Österreich wurde in den vergangenen Jahren markant ärmer

St. Pölten, (SPI) - Immer mehr Menschen in Österreich sind auf Sozialhilfe angewiesen, in Österreich ist die Zahl der armen oder akut armutsgefährdeten Menschen massiv angestiegen. Dies geht aus den jüngsten Daten der Statistik Austria hervor. Dies trifft immer mehr auch Menschen, die zwar einen Job haben, mit dem Lohn aber ihren Lebensunterhalt nicht bestreiten können. "Mehr als eine Million Menschen in Österreich sind armutsgefährdet, rd. 500.000 Menschen sind arm! Es gibt immer mehr Menschen, die nicht mehr wissen, wie sie im nächsten Monat ihre Miete bezahlen können. Sie stehen knapp vor der Delogierung oder können sich Dinge des täglichen Bedarfs nicht mehr leisten", sieht die Sozialsprecherin der NÖ Sozialdemokraten, LAbg. Christa Vladyka, eine dramatische Entwicklung.****

"Der Unterschied zwischen Arm und Reich wird nicht kleiner, sondern größer. Darum hat sich die Schüssel-Regierung die letzten nicht gekümmert. Unter den Sozialhilfeempfängern sind bereits mehr als 31.000 Kinder und Jugendliche, die Österreichische Armutskonferenz spricht sogar von rund 113.000 Buben und Mädchen unter 19 Jahren, die von Armut und sozialer Ausgrenzung betroffen sind. Dies ist für das ehemals siebentreichste Land der Erde und die Politik der Bundesregierung der vergangenen Jahre ein wahres ‚Armutszeugnis’", prangert Vladyka an. Zudem beeinflusst die die soziale Herkunft der Kinder und Jugendlichen immer mehr ihre Zukunftschancen. Je niedriger das Haushaltseinkommen, desto weniger wechseln Kinder in höhere Bildungseinrichtungen. "Aus reichen Kindern werden reiche Eltern, aus armen Kindern arme Eltern - so sieht es im Jahr 2006 in Österreich aus.
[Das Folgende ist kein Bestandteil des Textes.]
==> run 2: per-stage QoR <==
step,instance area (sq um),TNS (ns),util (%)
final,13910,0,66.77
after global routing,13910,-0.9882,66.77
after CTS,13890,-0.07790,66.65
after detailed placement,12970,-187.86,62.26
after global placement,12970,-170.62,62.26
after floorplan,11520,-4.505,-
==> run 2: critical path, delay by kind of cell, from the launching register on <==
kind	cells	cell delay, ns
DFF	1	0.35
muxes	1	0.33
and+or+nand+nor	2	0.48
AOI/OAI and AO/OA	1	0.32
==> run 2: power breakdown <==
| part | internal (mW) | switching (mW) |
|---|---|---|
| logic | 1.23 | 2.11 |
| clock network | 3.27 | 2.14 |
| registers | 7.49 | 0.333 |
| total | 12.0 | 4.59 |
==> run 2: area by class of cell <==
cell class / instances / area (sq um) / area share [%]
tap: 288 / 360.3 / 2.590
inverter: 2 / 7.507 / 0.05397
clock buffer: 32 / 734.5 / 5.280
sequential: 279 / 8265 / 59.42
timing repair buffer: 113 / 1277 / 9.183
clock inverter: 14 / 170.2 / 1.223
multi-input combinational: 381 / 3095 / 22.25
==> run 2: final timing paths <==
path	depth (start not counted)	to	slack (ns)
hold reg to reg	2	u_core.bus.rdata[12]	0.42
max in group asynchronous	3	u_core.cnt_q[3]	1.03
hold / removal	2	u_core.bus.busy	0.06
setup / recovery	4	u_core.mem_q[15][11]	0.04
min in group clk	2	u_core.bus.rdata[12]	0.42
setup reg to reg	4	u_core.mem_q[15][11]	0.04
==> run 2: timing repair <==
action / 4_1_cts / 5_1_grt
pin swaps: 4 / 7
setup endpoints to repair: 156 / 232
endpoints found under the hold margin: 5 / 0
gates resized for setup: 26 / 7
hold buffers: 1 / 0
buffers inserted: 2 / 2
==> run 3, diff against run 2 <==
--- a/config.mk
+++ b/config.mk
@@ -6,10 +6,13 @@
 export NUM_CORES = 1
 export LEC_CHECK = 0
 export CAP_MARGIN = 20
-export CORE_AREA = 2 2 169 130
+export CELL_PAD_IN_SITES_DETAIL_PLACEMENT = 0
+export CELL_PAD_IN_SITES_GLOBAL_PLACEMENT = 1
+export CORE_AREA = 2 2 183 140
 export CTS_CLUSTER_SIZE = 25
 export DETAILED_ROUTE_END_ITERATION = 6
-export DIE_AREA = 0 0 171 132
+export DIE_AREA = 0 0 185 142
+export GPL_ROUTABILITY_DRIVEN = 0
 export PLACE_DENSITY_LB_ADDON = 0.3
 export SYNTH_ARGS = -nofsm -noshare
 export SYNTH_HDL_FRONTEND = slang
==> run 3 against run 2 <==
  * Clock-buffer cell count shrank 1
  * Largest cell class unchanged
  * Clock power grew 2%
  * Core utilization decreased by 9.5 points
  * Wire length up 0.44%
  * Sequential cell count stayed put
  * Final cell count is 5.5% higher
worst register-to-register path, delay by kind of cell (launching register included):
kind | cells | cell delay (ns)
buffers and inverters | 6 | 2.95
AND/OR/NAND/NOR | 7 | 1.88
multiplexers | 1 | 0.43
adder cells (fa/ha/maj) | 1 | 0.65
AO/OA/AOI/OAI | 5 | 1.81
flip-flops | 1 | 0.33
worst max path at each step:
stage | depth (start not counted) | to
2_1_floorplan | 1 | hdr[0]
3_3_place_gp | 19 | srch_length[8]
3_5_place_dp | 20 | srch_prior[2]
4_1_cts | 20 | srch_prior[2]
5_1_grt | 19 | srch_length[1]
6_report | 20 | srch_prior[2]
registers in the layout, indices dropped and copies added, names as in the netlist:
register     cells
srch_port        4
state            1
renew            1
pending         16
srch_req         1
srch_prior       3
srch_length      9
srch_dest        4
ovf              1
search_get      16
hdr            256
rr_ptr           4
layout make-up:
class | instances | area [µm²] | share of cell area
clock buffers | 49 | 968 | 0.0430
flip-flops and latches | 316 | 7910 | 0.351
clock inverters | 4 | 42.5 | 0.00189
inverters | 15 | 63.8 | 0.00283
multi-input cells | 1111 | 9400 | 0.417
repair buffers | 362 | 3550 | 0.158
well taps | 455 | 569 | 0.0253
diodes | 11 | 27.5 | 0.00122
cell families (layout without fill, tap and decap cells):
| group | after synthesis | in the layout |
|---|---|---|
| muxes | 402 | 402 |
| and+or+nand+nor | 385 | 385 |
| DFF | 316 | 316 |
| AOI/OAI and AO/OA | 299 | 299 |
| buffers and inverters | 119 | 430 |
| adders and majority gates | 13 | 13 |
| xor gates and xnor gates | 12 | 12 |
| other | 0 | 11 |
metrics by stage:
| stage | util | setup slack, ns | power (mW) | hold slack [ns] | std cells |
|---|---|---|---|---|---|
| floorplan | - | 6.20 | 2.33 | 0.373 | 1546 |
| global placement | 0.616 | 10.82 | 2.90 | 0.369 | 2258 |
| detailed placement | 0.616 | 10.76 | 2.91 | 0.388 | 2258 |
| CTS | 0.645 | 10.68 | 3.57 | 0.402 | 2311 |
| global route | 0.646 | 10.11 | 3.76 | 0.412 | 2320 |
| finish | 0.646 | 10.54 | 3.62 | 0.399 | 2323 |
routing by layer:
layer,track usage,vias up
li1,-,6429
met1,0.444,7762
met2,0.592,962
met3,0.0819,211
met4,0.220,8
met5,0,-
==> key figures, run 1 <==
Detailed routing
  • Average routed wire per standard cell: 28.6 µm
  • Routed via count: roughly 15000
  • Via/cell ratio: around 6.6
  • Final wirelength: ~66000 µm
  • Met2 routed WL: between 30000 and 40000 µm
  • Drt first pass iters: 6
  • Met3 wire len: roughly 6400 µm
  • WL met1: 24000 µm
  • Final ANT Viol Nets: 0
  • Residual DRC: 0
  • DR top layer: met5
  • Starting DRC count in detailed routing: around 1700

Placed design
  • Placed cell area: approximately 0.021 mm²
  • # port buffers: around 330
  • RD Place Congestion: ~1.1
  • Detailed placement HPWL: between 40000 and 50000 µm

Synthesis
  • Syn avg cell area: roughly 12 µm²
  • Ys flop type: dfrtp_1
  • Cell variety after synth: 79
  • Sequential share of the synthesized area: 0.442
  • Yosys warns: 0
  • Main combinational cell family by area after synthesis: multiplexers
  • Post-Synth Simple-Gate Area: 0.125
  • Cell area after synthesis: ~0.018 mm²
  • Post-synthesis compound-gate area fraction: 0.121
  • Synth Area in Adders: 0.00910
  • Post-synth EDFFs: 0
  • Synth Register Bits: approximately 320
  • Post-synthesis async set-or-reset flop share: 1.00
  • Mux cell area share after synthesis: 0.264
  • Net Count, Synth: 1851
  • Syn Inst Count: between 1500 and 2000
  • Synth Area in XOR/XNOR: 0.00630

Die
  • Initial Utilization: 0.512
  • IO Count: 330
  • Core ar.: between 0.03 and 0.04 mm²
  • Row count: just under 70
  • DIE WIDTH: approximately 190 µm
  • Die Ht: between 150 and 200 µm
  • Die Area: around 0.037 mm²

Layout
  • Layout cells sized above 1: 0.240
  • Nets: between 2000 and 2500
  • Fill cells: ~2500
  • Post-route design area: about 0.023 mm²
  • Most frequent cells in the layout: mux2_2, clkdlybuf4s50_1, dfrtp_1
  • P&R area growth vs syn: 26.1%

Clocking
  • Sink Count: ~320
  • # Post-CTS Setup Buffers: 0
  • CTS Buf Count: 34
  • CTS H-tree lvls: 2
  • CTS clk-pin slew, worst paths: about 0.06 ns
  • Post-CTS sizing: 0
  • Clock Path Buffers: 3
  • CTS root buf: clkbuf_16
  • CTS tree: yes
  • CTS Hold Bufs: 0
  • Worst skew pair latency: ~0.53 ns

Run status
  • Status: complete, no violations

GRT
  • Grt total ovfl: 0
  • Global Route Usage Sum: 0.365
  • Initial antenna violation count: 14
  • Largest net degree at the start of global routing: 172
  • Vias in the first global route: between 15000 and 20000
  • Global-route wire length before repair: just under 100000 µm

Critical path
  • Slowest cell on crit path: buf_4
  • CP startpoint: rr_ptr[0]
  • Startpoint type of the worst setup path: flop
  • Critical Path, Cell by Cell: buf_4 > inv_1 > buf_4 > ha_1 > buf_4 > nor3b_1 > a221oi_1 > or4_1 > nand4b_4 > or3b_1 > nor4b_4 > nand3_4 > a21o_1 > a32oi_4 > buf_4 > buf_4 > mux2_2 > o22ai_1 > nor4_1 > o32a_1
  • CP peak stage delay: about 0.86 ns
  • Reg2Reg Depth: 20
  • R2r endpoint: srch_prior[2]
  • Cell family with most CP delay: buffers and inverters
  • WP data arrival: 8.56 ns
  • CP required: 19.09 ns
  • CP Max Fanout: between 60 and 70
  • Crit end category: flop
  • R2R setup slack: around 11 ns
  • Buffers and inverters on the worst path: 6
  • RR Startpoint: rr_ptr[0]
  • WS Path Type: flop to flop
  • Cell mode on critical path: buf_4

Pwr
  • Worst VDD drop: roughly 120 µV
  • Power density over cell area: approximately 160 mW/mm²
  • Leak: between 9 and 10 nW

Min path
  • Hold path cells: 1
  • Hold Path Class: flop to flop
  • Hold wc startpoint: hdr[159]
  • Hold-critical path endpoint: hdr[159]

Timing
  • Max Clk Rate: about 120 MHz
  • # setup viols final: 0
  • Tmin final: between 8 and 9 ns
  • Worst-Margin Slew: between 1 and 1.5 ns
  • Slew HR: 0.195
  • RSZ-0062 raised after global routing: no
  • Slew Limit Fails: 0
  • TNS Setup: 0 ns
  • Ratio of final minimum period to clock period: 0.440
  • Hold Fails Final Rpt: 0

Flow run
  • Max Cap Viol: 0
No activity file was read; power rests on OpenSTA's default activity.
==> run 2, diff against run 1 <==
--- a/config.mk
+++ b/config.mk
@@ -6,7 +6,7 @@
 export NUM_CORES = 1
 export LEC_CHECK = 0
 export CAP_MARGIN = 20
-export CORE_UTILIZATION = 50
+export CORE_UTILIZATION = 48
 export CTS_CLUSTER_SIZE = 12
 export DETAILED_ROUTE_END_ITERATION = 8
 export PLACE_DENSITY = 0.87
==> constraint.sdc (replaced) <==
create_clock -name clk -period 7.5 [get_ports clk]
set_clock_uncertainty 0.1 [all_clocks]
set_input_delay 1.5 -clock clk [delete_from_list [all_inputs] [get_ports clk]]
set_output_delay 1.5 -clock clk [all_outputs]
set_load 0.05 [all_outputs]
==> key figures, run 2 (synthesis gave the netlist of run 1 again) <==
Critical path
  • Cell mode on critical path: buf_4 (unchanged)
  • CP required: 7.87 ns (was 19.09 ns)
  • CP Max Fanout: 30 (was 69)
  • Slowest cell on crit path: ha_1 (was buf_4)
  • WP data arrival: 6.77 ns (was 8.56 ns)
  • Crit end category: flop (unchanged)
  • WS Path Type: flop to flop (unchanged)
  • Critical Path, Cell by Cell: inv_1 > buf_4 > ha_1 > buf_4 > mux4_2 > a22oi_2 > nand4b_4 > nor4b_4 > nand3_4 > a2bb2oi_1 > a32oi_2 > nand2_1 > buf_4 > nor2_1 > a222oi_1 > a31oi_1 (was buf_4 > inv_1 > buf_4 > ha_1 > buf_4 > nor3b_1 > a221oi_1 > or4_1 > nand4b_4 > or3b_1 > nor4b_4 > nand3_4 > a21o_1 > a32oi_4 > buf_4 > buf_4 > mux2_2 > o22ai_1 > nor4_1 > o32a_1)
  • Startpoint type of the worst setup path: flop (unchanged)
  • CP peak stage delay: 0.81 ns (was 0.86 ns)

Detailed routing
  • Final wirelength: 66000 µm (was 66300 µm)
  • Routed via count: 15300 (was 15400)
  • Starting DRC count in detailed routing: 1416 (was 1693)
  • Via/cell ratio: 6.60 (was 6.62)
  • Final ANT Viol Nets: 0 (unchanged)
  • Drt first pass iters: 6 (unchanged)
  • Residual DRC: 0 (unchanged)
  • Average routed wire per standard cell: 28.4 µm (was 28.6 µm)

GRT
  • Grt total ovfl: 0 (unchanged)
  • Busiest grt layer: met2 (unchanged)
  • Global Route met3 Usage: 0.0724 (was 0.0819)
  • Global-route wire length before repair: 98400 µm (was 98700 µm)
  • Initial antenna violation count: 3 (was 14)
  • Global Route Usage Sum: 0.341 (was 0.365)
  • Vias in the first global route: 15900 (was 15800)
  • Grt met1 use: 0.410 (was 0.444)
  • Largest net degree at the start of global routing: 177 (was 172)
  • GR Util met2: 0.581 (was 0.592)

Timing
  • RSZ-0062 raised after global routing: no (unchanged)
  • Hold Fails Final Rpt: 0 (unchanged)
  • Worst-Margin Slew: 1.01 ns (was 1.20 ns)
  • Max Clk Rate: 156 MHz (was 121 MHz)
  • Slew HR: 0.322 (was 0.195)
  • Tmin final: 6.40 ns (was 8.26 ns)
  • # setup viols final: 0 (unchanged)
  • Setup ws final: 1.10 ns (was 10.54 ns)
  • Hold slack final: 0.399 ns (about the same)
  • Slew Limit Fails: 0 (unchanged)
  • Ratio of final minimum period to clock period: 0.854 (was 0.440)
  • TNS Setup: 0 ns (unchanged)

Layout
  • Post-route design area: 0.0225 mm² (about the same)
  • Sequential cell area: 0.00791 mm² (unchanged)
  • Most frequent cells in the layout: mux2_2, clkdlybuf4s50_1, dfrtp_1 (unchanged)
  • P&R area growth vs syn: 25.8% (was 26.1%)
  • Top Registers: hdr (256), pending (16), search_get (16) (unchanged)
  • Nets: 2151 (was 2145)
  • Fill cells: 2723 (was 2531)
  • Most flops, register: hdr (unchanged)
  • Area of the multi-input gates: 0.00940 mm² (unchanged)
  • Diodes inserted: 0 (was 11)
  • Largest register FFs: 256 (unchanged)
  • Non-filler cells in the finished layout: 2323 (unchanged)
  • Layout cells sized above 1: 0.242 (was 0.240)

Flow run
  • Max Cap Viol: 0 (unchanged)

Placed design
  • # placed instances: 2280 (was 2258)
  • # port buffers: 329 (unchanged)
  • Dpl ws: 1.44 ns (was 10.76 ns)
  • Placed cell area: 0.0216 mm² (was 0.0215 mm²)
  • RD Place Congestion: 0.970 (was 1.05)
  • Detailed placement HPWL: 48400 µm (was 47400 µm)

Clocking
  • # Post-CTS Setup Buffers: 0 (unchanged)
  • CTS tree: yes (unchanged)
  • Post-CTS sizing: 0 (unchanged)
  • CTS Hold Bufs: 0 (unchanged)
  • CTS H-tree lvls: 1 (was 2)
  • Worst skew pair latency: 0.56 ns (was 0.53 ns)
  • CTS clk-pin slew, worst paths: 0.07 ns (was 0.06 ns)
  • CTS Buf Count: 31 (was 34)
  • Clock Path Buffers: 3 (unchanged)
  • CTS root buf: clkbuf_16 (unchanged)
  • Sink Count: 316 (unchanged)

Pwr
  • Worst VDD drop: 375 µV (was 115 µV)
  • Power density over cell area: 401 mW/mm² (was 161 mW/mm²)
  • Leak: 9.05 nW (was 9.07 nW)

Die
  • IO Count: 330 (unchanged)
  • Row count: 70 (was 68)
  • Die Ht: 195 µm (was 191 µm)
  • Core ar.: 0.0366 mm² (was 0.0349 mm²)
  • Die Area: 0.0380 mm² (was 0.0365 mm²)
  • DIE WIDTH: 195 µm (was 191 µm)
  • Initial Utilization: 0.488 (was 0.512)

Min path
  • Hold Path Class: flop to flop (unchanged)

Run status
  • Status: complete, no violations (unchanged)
Die SPÖ fordert daher eine neue Politik ein. Das Ziel wird sein, jenen wieder neue Chancen zu eröffnen, die in den letzten Jahren zunehmend an den Rand gedrängt wurden. Eine aktive Arbeitsmarktpolitik, neue Chancen in der Bildung, die Festigung des sozialen Zusammenhalts und aktive Hilfe für jene, die sich nicht selbst helfen können", so Vladyka abschließend.